Second Steps: Graphs and Statistics for Two-Variable Data

Second steps, p.1 of 3, Dr. M. Lawrence Clevenson

Retrieve the Excel file BostonMarathonWomen…. The other files we’ll be retrieving today are GasVsTemp, FuelVsSpeed, StatesAndEducation, and SpeakAndReading.

Scatterplots

Open the Boston Marathon File. Let us plot the data in the most common way for two-variable non-deterministic (random) data, a scatterplot. Excel calls this x-y scatter.
Click anywhere in the data, and then click the chart wizard.
Choose x-y scatter
Connect the dots either smoothly or with straight lines, or leave them disconnected.
Save in this sheet. It’s ugly; too compact.
Change the location to a new sheet with Chart > Options
Then change the scale on the y-axis by double clicking on the y-axis
Choose the Scale tab
Change the minimum to 140 or less
Change the maximum to 195 or more.
Give titles to the graph and the x and y-axes.

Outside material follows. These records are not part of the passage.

Context: an optimization exercise on an open-source flow, tuned for small area. The choices shown serve that exercise and are no tape-out recipe. Function was checked by simulation only, so behaviour that the tests miss may differ from the original. Power figures rest on the tool's default switching activity, not on a simulated workload.

==> flow/design.v <==
`timescale 1ns / 1ps
module segdisplay(
    input [13:0] nb,
    input myclk,
    input rst,
    output [7:0] seg,
    output [3:0] an
    );
    localparam [15:0] TQ = 16'he0e0, T2 = 16'h804c, T1 = 16'h93cc, T0 = 16'h50fa;
    localparam [15:0] K2 = 16'h8c04, K1 = 16'hb5b5, K0 = 16'hd796;
    localparam [7:0] IQ = 8'he0, I2 = 8'h8c, I1 = 8'h9c, I0 = 8'h5a;
    localparam [15:0] D0 = 16'h7720, D1 = 16'hb301, D2 = 16'h3f04, D3 = 16'h7722, D4 = 16'hffaa, D5 = 16'h3f2e, D6 = 16'h3332;
    wire [2:0] c0 = {nb[13], nb[12], nb[11]};
    wire q0 = IQ[c0];  wire [2:0] s0 = {I2[c0], I1[c0], I0[c0]};
    wire [3:0] c1 = {s0, nb[10]};
    wire q1 = TQ[c1];  wire [2:0] s1 = {T2[c1], T1[c1], T0[c1]};
    wire [3:0] c2 = {s1, nb[9]};
    wire q2 = TQ[c2];  wire [2:0] s2 = {T2[c2], T1[c2], T0[c2]};
    wire [3:0] c3 = {s2, nb[8]};
    wire q3 = TQ[c3];  wire [2:0] s3 = {T2[c3], T1[c3], T0[c3]};
    wire [3:0] c4 = {s3, nb[7]};
    wire q4 = TQ[c4];  wire [2:0] s4 = {T2[c4], T1[c4], T0[c4]};
    wire [3:0] c5 = {s4, nb[6]};
    wire q5 = TQ[c5];  wire [2:0] s5 = {T2[c5], T1[c5], T0[c5]};
    wire [3:0] c6 = {s5, nb[5]};
    wire q6 = TQ[c6];  wire [2:0] s6 = {T2[c6], T1[c6], T0[c6]};
    wire [3:0] c7 = {s6, nb[4]};
    wire q7 = TQ[c7];  wire [2:0] s7 = {T2[c7], T1[c7], T0[c7]};
    wire [3:0] c8 = {s7, nb[3]};
    wire q8 = TQ[c8];  wire [2:0] s8 = {T2[c8], T1[c8], T0[c8]};
    wire [3:0] c9 = {s8, nb[2]};
    wire q9 = TQ[c9];  wire [2:0] s9 = {T2[c9], T1[c9], T0[c9]};
    wire [3:0] c10 = {s9, nb[1]};
    wire q10 = TQ[c10];  wire [2:0] s10 = {T2[c10], T1[c10], T0[c10]};
    wire [2:0] c11 = {q0, q1, q2};
    wire q11 = IQ[c11];  wire [2:0] s11 = {I2[c11], I1[c11], I0[c11]};
    wire [3:0] c12 = {s11, q3};
    wire q12 = TQ[c12];  wire [2:0] s12 = {T2[c12], T1[c12], T0[c12]};
    wire [3:0] c13 = {s12, q4};
    wire q13 = TQ[c13];  wire [2:0] s13 = {T2[c13], T1[c13], T0[c13]};
    wire [3:0] c14 = {s13, q5};
    wire q14 = TQ[c14];  wire [2:0] s14 = {T2[c14], T1[c14], T0[c14]};
    wire [3:0] c15 = {s14, q6};
    wire q15 = TQ[c15];  wire [2:0] s15 = {T2[c15], T1[c15], T0[c15]};
    wire [3:0] c16 = {s15, q7};
    wire q16 = TQ[c16];  wire [2:0] s16 = {T2[c16], T1[c16], T0[c16]};
    wire [3:0] c17 = {s16, q8};
    wire q17 = TQ[c17];  wire [2:0] s17 = {T2[c17], T1[c17], T0[c17]};
    wire [3:0] c18 = {s17, q9};
    wire q18 = TQ[c18];  wire [2:0] s18 = {T2[c18], T1[c18], T0[c18]};
    wire [2:0] c19 = {q11, q12, q13};
    wire q19 = IQ[c19];  wire [2:0] s19 = {I2[c19], I1[c19], I0[c19]};
    wire [3:0] c20 = {s19, q14};
    wire q20 = TQ[c20];  wire [2:0] s20 = {T2[c20], T1[c20], T0[c20]};
    wire [3:0] c21 = {s20, q15};
    wire q21 = TQ[c21];  wire [2:0] s21 = {T2[c21], T1[c21], T0[c21]};
    wire [3:0] c22 = {s21, q16};
    wire q22 = TQ[c22];  wire [2:0] s22 = {T2[c22], T1[c22], T0[c22]};
    wire [3:0] c23 = {s22, q17};
    wire q23 = TQ[c23];  wire [2:0] s23 = {T2[c23], T1[c23], T0[c23]};
    wire [2:0] c24 = {q19, q20, q21};
    wire [2:0] s24 = {I2[c24], I1[c24], I0[c24]};
    reg [2:0] ph;
    localparam [7:0] A3 = 8'hfa, A2 = 8'h77, A1 = 8'h5f, A0 = 8'h3f;    
    localparam [7:0] N2 = 8'h55, N1 = 8'h3f, N0 = 8'hf0;    
    wire [3:0] an_r = {A3[ph], A2[ph], A1[ph], A0[ph]};
    reg [3:0] d;       
    reg [3:0] pd;      
    reg [4:0] sel;    
    always @(*) begin
        if (!an_r[3]) sel = {s17, q9, q10};
        else if (!an_r[0]) sel = {s22, q17, q18};
        else if (!an_r[1]) sel = {s24, q22, q23};
        else sel = {s9, nb[1], nb[0]};
    end
    wire [3:0] cs = sel[4:1];
    wire [3:0] dig = {K2[cs], K1[cs], K0[cs], sel[0]};
    always @(posedge myclk) begin
        if (rst) ph <= 3'b001;
        else ph <= {N2[ph], N1[ph], N0[ph]};
        d[3] <= rst ? 1'b1 : dig[3];
        pd[3] <= rst ? 1'b1 : d[3];
        d[2] <= dig[2];
        pd[2] <= d[2];
        d[1] <= rst ? 1'b0 : dig[1];
        pd[1] <= rst ? 1'b0 : d[1];
        d[0] <= dig[0];
        pd[0] <= d[0];
    end
    wire blank = pd[3] & ~pd[1];
    assign seg = {blank | D0[pd], blank | D1[pd], blank | D2[pd], blank | D3[pd], blank | D4[pd], blank | D5[pd], blank | D6[pd], 1'b1};
    assign an = an_r;
endmodule
clock: 100.0 ns
lec_check: 0
abc_area: 1
cap_margin: 20
core_margin: 2
core_utilization: 40
slew_margin: 20
standard.sh (not shown) runs the stock make flow with config.mk's settings and CLKGATE_MAP_FILE= SYNTH_SCRIPT=/design/flow/synth_recipe.tcl, a recipe that flattens the netlist after the stock synthesis.
==> flow/flow/run.sh <==
#!/bin/bash
# Layout flow: the standard flow (standard.sh) with these changes:
#  - synthesis runs the standard flow's own script, but ABC maps with an area-oriented
#    script (flow/abc.script) and Yosys's adder extraction is off;
#  - ports are buffered with the smallest buffer (buf_1);
#  - the clock tree uses clkbuf_2 and no dummy loads.
# The full output goes to standard.log; ORFS keeps each step's log in orfs/logs.
set -euo pipefail
here=$(pwd)
export MY_FLOW_DIR=$here/flow
export MY_ABC_SCRIPT=$here/flow/abc.script
bash standard.sh SYNTH_SCRIPT=$here/flow/synth.tcl ADDER_MAP_FILE= \
  "BUFFER_PORTS_ARGS=-buffer_cell sky130_fd_sc_hd__buf_1" \
  "CTS_ARGS=-sink_clustering_enable -repair_clock_nets -dont_use_dummy_load -sink_clustering_size 30 -sink_clustering_max_diameter 200 -buf_list sky130_fd_sc_hd__clkbuf_2" \
  finish > $here/standard.log 2>&1
==> flow/flow/abc.script <==
strash
&get -n
&deepsyn -J 30 -T 300
&put
dch
amap
mfs3 -ae -R 4
topo
stime -c
==> flow/flow/synth.tcl <==
# The standard flow's synthesis (synth_recipe.tcl), with ABC run on flow/abc.script
proc abc {args} {
  set i [lsearch -exact $args -script]
  if { $i >= 0 } { lset args [expr {$i + 1}] $::env(MY_ABC_SCRIPT) }
  puts "abc with area script: $args"
  yosys abc {*}$args
}
source $::env(MY_FLOW_DIR)/../synth_recipe.tcl
Next try:
--- a/flow/design.v
+++ b/flow/design.v
@@ -6,10 +6,10 @@
     output [7:0] seg,
     output [3:0] an
     );
-    localparam [15:0] TQ = 16'he0e0, T2 = 16'h804c, T1 = 16'h93cc, T0 = 16'h50fa;
-    localparam [15:0] K2 = 16'h8c04, K1 = 16'hb5b5, K0 = 16'hd796;
-    localparam [7:0] IQ = 8'he0, I2 = 8'h8c, I1 = 8'h9c, I0 = 8'h5a;
-    localparam [15:0] D0 = 16'h7720, D1 = 16'hb301, D2 = 16'h3f04, D3 = 16'h7722, D4 = 16'hffaa, D5 = 16'h3f2e, D6 = 16'h3332;
+    localparam [15:0] TQ = 16'h0a0f, T2 = 16'h7272, T1 = 16'hee11, T0 = 16'hff19;
+    localparam [15:0] K2 = 16'h5f5a, K1 = 16'h0072, K0 = 16'ha54b;
+    localparam [7:0] IQ = 8'he0, I2 = 8'ha5, I1 = 8'h63, I0 = 8'h73;
+    localparam [15:0] D0 = 16'h7270, D1 = 16'hb031, D2 = 16'h30f4, D3 = 16'h7272, D4 = 16'hfafa, D5 = 16'h32fe, D6 = 16'h3332;
     wire [2:0] c0 = {nb[13], nb[12], nb[11]};
     wire q0 = IQ[c0];  wire [2:0] s0 = {I2[c0], I1[c0], I0[c0]};
     wire [3:0] c1 = {s0, nb[10]};
@@ -61,9 +61,7 @@
     wire [2:0] c24 = {q19, q20, q21};
     wire [2:0] s24 = {I2[c24], I1[c24], I0[c24]};
     reg [2:0] ph;
-    localparam [7:0] A3 = 8'hfa, A2 = 8'h77, A1 = 8'h5f, A0 = 8'h3f;    
-    localparam [7:0] N2 = 8'h55, N1 = 8'h3f, N0 = 8'hf0;    
-    wire [3:0] an_r = {A3[ph], A2[ph], A1[ph], A0[ph]};
+    wire [3:0] an_r = {~(ph[2] & ph[1]), ~(ph[2] & ~ph[1] & ~ph[0]), ~(ph[1] & ph[0]), ~(ph[2] & ph[0])};
     reg [3:0] d;       
     reg [3:0] pd;      
     reg [4:0] sel;    
@@ -76,18 +74,18 @@
     wire [3:0] cs = sel[4:1];
     wire [3:0] dig = {K2[cs], K1[cs], K0[cs], sel[0]};
     always @(posedge myclk) begin
-        if (rst) ph <= 3'b001;
-        else ph <= {N2[ph], N1[ph], N0[ph]};
-        d[3] <= rst ? 1'b1 : dig[3];
-        pd[3] <= rst ? 1'b1 : d[3];
-        d[2] <= dig[2];
-        pd[2] <= d[2];
+        if (rst) ph <= 3'b000;
+        else ph <= {~(ph[2] & ph[0]), ~ph[1], ph[2] & (ph[1] | ph[0])};
+        d[3] <= dig[3];
+        pd[3] <= d[3];
+        d[2] <= rst ? 1'b1 : dig[2];
+        pd[2] <= rst ? 1'b1 : d[2];
         d[1] <= rst ? 1'b0 : dig[1];
         pd[1] <= rst ? 1'b0 : d[1];
         d[0] <= dig[0];
         pd[0] <= d[0];
     end
-    wire blank = pd[3] & ~pd[1];
+    wire blank = pd[2] & ~pd[1];
     assign seg = {blank | D0[pd], blank | D1[pd], blank | D2[pd], blank | D3[pd], blank | D4[pd], blank | D5[pd], blank | D6[pd], 1'b1};
     assign an = an_r;
 endmodule
Outcome: Setup slack degrades by 0.37 ns; critical path depth increases by 5; global-route usage drops by 0.73 points; wire length went down by 1.8%; clock-buffer cell count is unchanged; total power increases by 2.2%.

-- afterwards: timing with drivers on the ports --
The flow's constraints put no driver on any port. The routed layouts listed below were extracted and timed again, unchanged, in two steps.
Step 1 (the two cells are an assumption about what drives the block):
set clk [get_ports {myclk}]
set_driving_cell -lib_cell sky130_fd_sc_hd__clkbuf_16 $clk
set_driving_cell -lib_cell sky130_fd_sc_hd__buf_2 [delete_from_list [all_inputs] $clk]
Step 2 moves the port delays by t, midway between the first and last clock arrival at a register: inputs arrive t later, outputs are due t later. That takes back most of the time a late clock gives input paths.
Slacks: ideal / step 1 / step 2; pairs: ideal / step 1.
run | t (ns) | setup slack, ns | worst setup path after step 2 | latest minus earliest clock arrival (ns)
the first run | 0.266 | 75.317 / 75.314 / 75.048 | input to register | 0.004 / 0.003
the second run | 0.259 | 74.942 / 74.939 / 74.680 | input to register | 0.019 / 0.018
After both steps setup and hold are still met in every run listed. For the first run, which loses most, drivers alone change the setup slack by -0.003 ns; drivers and shift together by -0.269 ns.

Is the graph revealing anything that you didn’t know? (Note: 1972 was the first year women were allowed to compete in the Boston Marathon.)

Fitting Functions to the Data

Retrieve the data on Fuel efficiency.
Plot it following the steps above.
Then choose Chart > Add Trendline
For Type, choose Linear (OK, it’s not, but there is always a “best-fitting” curve or straight line to any set of data.)
Click the Options Tab, and check the last two boxes for equation, and R-squared. R-squared is an important topic in statistics that will be discussed later.

The point: Even if your data are clearly non-linear, be wary of statistical procedures that are inappropriate. They “work” to give you results, but the results are not useful.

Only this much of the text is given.